Have to agree, something very fishy about these new numbers.

bru · 30 Sep 2016 at 14:34

AllBodies said:
I guess since this is over 4x the performance per watt on the same node, it must only be in this specific metric. Seems totally impossible otherwise, and it'll surely be a far smaller improvement in 'vanilla' FP32.

So even though Pascal is supposed to be very impressive for deep learning/AI calculations, Volta is even more ridiculous on that front?

Hehe yup probably just as it boots, 20w only just before it says ok time to wake up now give me POWWWWEEERRRRR.

Kaapstad · 30 Sep 2016 at 14:39

drunkenmaster said:
All of a sudden Drive PX2 is 80W????

When they were talking up Drive PX2 they were calling it what a 250W part and it was listed at 24 fake DLflops or 3 x the FP32 8Tflop rating. It's apparently quietly become a 80W part with 20fake DLflops but still the 8TF FP32. So their initial DLTF was made up, and how did it go from 250W to 80W? Then it's going to, on a similar process, drop to a single chip with the same performance using 20W? 1 to 4 chips and that power drop, possibly, 4 chips down to one on the same process, same power? Seems unlikely.

Get stuck in DM !!!

For once I fully support you as there is so much rubbish being written about future NVidia products.

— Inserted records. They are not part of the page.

### src/rtl/smart_counter_pro.sv
// Parametrised up/down event counter with programmable limit, wrap/saturate,
// enable prescaler and a registered terminal-count pulse.
module smart_counter_pro #(
  parameter int unsigned WIDTH     = 8,
  parameter int unsigned DIV       = 1,
  parameter int unsigned RESET_VAL = 0
) (
  input  logic             clk,
  input  logic             arst,
  input  logic             clr,
  input  logic             load,
  input  logic [WIDTH-1:0] load_val,
  input  logic             enable,
  input  logic             up,
  input  logic [WIDTH-1:0] limit,
  input  logic             sat_mode,
  output logic [WIDTH-1:0] q,
  output logic             tc,
  output logic             at_bound
);

  localparam int unsigned PW = (DIV > 1) ? $clog2(DIV) : 1;
  localparam logic [WIDTH-1:0] RST_Q = WIDTH'(RESET_VAL);
  localparam logic [PW-1:0]    PRE_MAX = PW'(DIV - 1);

  logic [WIDTH-1:0] cnt_q, cnt_d;
  logic [PW-1:0]    pre_q, pre_d;
  logic             tc_q, tc_d;
  logic             step;

  assign at_bound = up ? (cnt_q >= limit) : (cnt_q == '0);
  // DIV==1 makes the prescaler compare constant-true so the register folds away
  assign step     = enable && ((DIV == 1) || (pre_q == PRE_MAX));

  always_comb begin
    cnt_d = cnt_q;
    pre_d = pre_q;
    tc_d  = 1'b0;
    if (clr) begin
      cnt_d = RST_Q;
      pre_d = '0;
    end else if (load) begin
      cnt_d = (load_val > limit) ? limit : load_val;
      pre_d = '0;
    end else if (enable) begin
      pre_d = step ? '0 : pre_q + PW'(1);
      if (step) begin
        tc_d = at_bound;
        if (up) begin
          if (cnt_q < limit) cnt_d = cnt_q + WIDTH'(1);
          else               cnt_d = sat_mode ? limit : '0;
        end else begin
          if (cnt_q != '0)   cnt_d = cnt_q - WIDTH'(1);
          else               cnt_d = sat_mode ? '0 : limit;
        end
      end
    end
  end

  always_ff @(posedge clk or posedge arst) begin
    if (arst) begin
      cnt_q <= RST_Q;
      pre_q <= '0;
      tc_q  <= 1'b0;
    end else begin
      cnt_q <= cnt_d;
      pre_q <= (DIV == 1) ? '0 : pre_d;
      tc_q  <= tc_d;
    end
  end

  assign q  = cnt_q;
  assign tc = tc_q;

endmodule
### config.mk
export PLATFORM = sky130hd
export DESIGN_NAME = smart_counter_pro
export DESIGN_NICKNAME = d
export VERILOG_FILES = /design/src/rtl/smart_counter_pro.sv
export SDC_FILE = /design/constraint.sdc
export NUM_CORES = 1
export LEC_CHECK = 0
export ABC_CLOCK_PERIOD_IN_PS = 2300
export CELL_PAD_IN_SITES_DETAIL_PLACEMENT = 1
export CELL_PAD_IN_SITES_GLOBAL_PLACEMENT = 1
export CORE_AREA = 2 2 77 79
export CTS_CLUSTER_DIAMETER = 30
export CTS_CLUSTER_SIZE = 24
export DETAILED_ROUTE_END_ITERATION = 6
export DIE_AREA = 0 0 79 81
export PLACE_DENSITY_LB_ADDON = 0.1
export SYNTH_ARGS = -nofsm -noshare
export SYNTH_HDL_FRONTEND = slang
export SYNTH_SLANG_ARGS = --single-unit
### constraint.sdc
create_clock -name clk -period 2.3 [get_ports clk]
set_input_delay 0.345 -clock clk [delete_from_list [all_inputs] [get_ports clk]]
set_output_delay 0.345 -clock clk [all_outputs]
set_load 0.005 [all_outputs]
==> impl_metrics.py <==
metrics = {
    "worst_setup_path": {
        "path_buf_inv": 1,
        "setup.worst_path.start_class": "flop",
        "endpoint": "q[4]$_DFFE_PP0P_",
        "cp-startpoint": "q[1]$_DFFE_PP0P_",
        "reg2regPathDepth": 8,
        "cp_top_family": "simple AND/OR/NAND/NOR gates",
        "critPathMaxStageDelay_ns": 0.46,
        "worstSetupPathType": "reg -> reg",
        "worstPathMaxFanout": 4,
        "worstPathRequired_ns": 2.45,
        "arrival_ns": 2.40,
        "cp_num_cells": 8,
        "rr_endpoint": "q[4]$_DFFE_PP0P_",
        "crit_path_end_kind": "flop",
        "crit_slowest_cell": "or4b_4",
        "rrSetupSlack_ns": 0.05,
        "r2r-start": "q[1]$_DFFE_PP0P_",
        "worstPathCellList": "inv_2, ha_4, or4b_4, or2_4, or3_1, a31oi_1, o31ai_1, a22oi_1",
    },
    "logic_synthesis": {
        "synth.avg_cell_area_um2": 7.77,
        "syn_inst": 195,
        "ys_warn_count": 0,
        "yosys.area.top_type": "ha_1",
        "ys_seq_area_share_pct": 14.9,
        "synth_ff_type": "dfrtp_1",
        "synthTopCellsByArea": "ha_1, dfrtp_1, nand2_1, a21oi_1, mux2i_1",
        "syn_nets": 237,
        "syn-cell-area_um2": 1520,
        "synth_enable_flop_cells": 0,
        "synth_cell_types": 52,
        "yosys.area.top_type_share_pct": 15.7,
        "synth_seq_cells": 9,
        "ys_async_sr_fraction_pct": 100,
    },
    "placement": {
        "gp_congestion": 0.927,
        "dpl.hpwl_um": 5440,
        "placed_area_um2": 2240,
        "dp_cells": 346,
        "port_buffers": 32,
    },
    "route": {
        "wl_per_cell_um": 18.4,
        "wirelength_um": 6580,
        "drt_iter0_markers": 68,
        "drt.antenna.violating_nets": 0,
        "vias_per_cell": 5.23,
        "drcViolationCount": 0,
        "drt_pre_antenna_iters": 4,
        "num_vias": 1866,
    },
    "power": {
        "p_per_area_nw_per_um2": 438,
        "report.power.total_mw": 1.08,
        "p_leak_nw": 1.10,
        "peakVddDrop_v": 0.000275,
    },
    "timing": {
        "setup_violations": 0,
        "finalMaxSlewViolations": 0,
        "period_share_pct": 97.7,
        "whs_ns": 0.431,
        "finClkSkew_ns": 0.00359,
        "slew-limit-headroom_pct": 66.8,
        "fmax_mhz": 445,
        "rsz0062_at_grt": "yes",
        "worst_slew_pin_slew_ns": 0.493,
        "final-hold-violation-count": 0,
        "fin_crit_ns": 2.25,
    },
    "global_route": {
        "antenna_found_initial": 0,
        "grt_remaining_overflow": 0,
        "grt_pass1_vias": 2079,
        "grt_max_degree": 11,
        "grt_pass1_wl_um": 10700,
        "grt_usage_pct": 21.7,
    },
    "cells_and_area": {
        "syn2layout_area_growth_pct": 63.1,
        "final_core_util_pct": 43.5,
        "finalNetCount": 325,
        "fillers": 699,
        "drive_above_1_share_pct": 35.5,
        "postLayoutCellArea_um2": 2470,
        "n_antenna_cell": 0,
        "fin_cells": 357,
    },
    "cts": {
        "cts_root_buf": "clkbuf_8",
        "clockBufferDepth": 2,
        "clkLatencyLatePin_ns": 0.24,
        "cts.sinks": 9,
        "h-tree-depth": 1,
        "cts.clk_slew.worst_paths_ns": 0.05,
        "cts_tree": "done",
        "numCtsBuffers": 3,
    },
    "outcome": {
        "status": "complete, no violations",
    },
    "job": {
        "maxCapViolations": 0,
    },
    "floorplan": {
        "fp.dieW_um": 79,
        "core_um2": 5680,
        "rows": 28,
        "ios": 33,
        "die_h_um": 81,
        "initial_core_util_pct": 26.7,
        "die_area_um2": 6400,
    },
    "min_path": {
        "min_path_type": "in -> async",
    },
}
[Yosys cell counts (4+ instances only)]
| cell | instances |
|---|---|
| nand2_1 | 21 |
| ha_1 | 19 |
| a21oi_1 | 15 |
| inv_1 | 14 |
| nor2_1 | 13 |
| dfrtp_1 | 9 |
| nor3_1 | 9 |
| nand3_1 | 7 |
| mux2i_1 | 6 |
| nand4_1 | 6 |
| xor2_1 | 6 |
| o211ai_1 | 5 |
| clkbuf_8 | 4 |
| o21ai_0 | 4 |
[final cells by class]
| cell class | count | area, um^2 | share of cell area (%) |
|---|---|---|---|
| clock buffers | 4 | 45.0 | 1.82 |
| inverters | 14 | 55.1 | 2.23 |
| multi-input cells | 161 | 1260 | 51.2 |
| flip-flops and latches | 9 | 226 | 9.16 |
| well taps | 75 | 93.8 | 3.80 |
| repair buffers | 94 | 786 | 31.8 |
[worst min-delay path by stage]
stage | end | from | slack [ns] | depth (start not counted)
global placement | q[2]$_DFFE_PP0P_ | q[2]$_DFFE_PP0P_ | 0.62 | 1
global route | q[0]$_DFFE_PP0P_ | arst | 0.46 | 2
floorplan | q[0]$_DFFE_PP0P_ | arst | 0.17 | 1
finish | q[0]$_DFFE_PP0P_ | arst | 0.43 | 2
detailed placement | q[2]$_DFFE_PP0P_ | q[2]$_DFFE_PP0P_ | 0.63 | 1
CTS | q[0]$_DFFE_PP0P_ | arst | 0.45 | 2
[layout by cell type (no fill, tap or decap), types with 7 or more instances in the layout]
cell,netlist,layout
buf_4,0,59
clkdlybuf4s50_1,0,21
nand2_1,21,20
a21oi_1,15,13
ha_1,19,12
nor2_1,13,11
nor3_1,9,9
inv_1,14,8
dlygate4sd2_1,0,8
dfrtp_1,9,8
nand3_1,7,7
ha_4,0,7
[routing by layer]
metal  vias to the layer above  share of wire, %  GRT usage (%)
met5                         -                 0              0
met3                        15               2.9           3.11
met1                       913                44           26.2
met4                         0               2.2           5.34
li1                        903                 -              -
met2                        35                51           40.3
[registers in the layout (all words and copies together) (netlist names)]
register and cells:
q 8, tc 1
[per-stage QoR]
stage / setup TNS (ns) / setup WS [ns]
after floorplan: -0.248 / -0.122
after global placement: -3.35 / -0.487
after detailed placement: -3.97 / -0.530
after CTS: 0 / 0.00627
after global routing: -0.171 / -0.0924
final: 0 / 0.0539
[worst register-to-register path: cells and delay by family, from the launching register on]
family	cells	cell delay [ns]
AO/OA/AOI/OAI	3	0.49
adder cells (fa/ha/maj)	1	0.12
buffers and inverters	1	0.09
flip-flops	1	0.44
AND/OR/NAND/NOR	3	1.02
[power breakdown]
| part | internal (mW) | switching, mW |
|---|---|---|
| sequential | 0.177 | 0.0252 |
| combinational | 0.350 | 0.331 |
| clock | 0.122 | 0.0761 |
[cell families after synthesis]
family | Yosys count | synth area share [%]
mux | 9 | 6.19
simple gates | 72 | 23.8
xor+xnor | 8 | 4.62
buf+inv | 25 | 10.3
flops | 9 | 14.9
compound gates | 53 | 24.5
fa+ha+maj | 19 | 15.7
[what timing repair did]
item / CTS / global route
endpoints found under the setup margin: 9 / 9
pin swaps: 16 / 8
resized for setup: 39 / 6
buffers inserted: 6 / 1
hold buffers: 0 / 0
(Power assumes the default switching activity.)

drunkenmaster · 30 Sep 2016 at 14:51

I still don't even know what the direct specs are for a Drive PX2, everyone was saying it was likely a GP106 used in it. So you've got 2x 256cuda core Tegra chips and 2 GP106 on die, giving 8TF FP32 total. So you're talking about basically 3000 Cuda cores on 16nm TF for Drive PX2 to achieve that performance.

Then the new one is going to be a single chip with 512 Cuda cores and have the same performance? Thing is, Nvidia are the ones seemingly giving this out, Anandtech have posted the same information... something is extremely odd about the numbers.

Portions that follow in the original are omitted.